Data items
↓↓↓

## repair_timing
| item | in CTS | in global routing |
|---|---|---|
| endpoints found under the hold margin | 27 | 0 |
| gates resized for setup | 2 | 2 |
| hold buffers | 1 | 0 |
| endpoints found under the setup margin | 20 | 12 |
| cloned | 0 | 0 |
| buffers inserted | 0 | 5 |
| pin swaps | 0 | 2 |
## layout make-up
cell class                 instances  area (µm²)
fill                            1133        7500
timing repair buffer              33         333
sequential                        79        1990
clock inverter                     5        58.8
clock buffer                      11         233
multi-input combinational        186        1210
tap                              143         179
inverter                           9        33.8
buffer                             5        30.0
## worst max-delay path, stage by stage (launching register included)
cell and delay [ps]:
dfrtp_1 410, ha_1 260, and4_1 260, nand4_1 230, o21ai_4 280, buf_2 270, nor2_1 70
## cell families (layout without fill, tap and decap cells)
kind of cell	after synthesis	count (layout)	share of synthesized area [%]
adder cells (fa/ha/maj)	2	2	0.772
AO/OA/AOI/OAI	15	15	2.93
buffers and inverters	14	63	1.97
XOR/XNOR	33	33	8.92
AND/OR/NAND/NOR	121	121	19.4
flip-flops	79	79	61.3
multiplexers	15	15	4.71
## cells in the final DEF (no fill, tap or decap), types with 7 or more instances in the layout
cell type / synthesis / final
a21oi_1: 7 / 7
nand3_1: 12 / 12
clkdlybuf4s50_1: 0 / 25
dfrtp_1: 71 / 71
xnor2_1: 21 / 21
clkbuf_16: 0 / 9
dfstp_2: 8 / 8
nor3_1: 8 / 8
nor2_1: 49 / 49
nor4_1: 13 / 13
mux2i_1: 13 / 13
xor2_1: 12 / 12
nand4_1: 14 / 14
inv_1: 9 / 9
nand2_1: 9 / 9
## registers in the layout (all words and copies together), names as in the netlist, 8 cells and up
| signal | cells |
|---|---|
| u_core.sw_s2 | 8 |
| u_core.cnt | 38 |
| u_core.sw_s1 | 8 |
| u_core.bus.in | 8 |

↑↑↑

> **YOUR INSTRUCTIONS**
Set down the records above once more, exactly as given.

> **EXPECTED ANSWER**
## repair_timing
| item | in CTS | in global routing |
|---|---|---|
| endpoints found under the hold margin | 27 | 0 |
| gates resized for setup | 2 | 2 |
| hold buffers | 1 | 0 |
| endpoints found under the setup margin | 20 | 12 |
| cloned | 0 | 0 |
| buffers inserted | 0 | 5 |
| pin swaps | 0 | 2 |
## layout make-up
cell class                 instances  area (µm²)
fill                            1133        7500
timing repair buffer              33         333
sequential                        79        1990
clock inverter                     5        58.8
clock buffer                      11         233
multi-input combinational        186        1210
tap                              143         179
inverter                           9        33.8
buffer                             5        30.0
## worst max-delay path, stage by stage (launching register included)
cell and delay [ps]:
dfrtp_1 410, ha_1 260, and4_1 260, nand4_1 230, o21ai_4 280, buf_2 270, nor2_1 70
## cell families (layout without fill, tap and decap cells)
kind of cell	after synthesis	count (layout)	share of synthesized area [%]
adder cells (fa/ha/maj)	2	2	0.772
AO/OA/AOI/OAI	15	15	2.93
buffers and inverters	14	63	1.97
XOR/XNOR	33	33	8.92
AND/OR/NAND/NOR	121	121	19.4
flip-flops	79	79	61.3
multiplexers	15	15	4.71
## cells in the final DEF (no fill, tap or decap), types with 7 or more instances in the layout
cell type / synthesis / final
a21oi_1: 7 / 7
nand3_1: 12 / 12
clkdlybuf4s50_1: 0 / 25
dfrtp_1: 71 / 71
xnor2_1: 21 / 21
clkbuf_16: 0 / 9
dfstp_2: 8 / 8
nor3_1: 8 / 8
nor2_1: 49 / 49
nor4_1: 13 / 13
mux2i_1: 13 / 13
xor2_1: 12 / 12
nand4_1: 14 / 14
inv_1: 9 / 9
nand2_1: 9 / 9
## registers in the layout (all words and copies together), names as in the netlist, 8 cells and up
| signal | cells |
|---|---|
| u_core.sw_s2 | 8 |
| u_core.cnt | 38 |
| u_core.sw_s1 | 8 |
| u_core.bus.in | 8 |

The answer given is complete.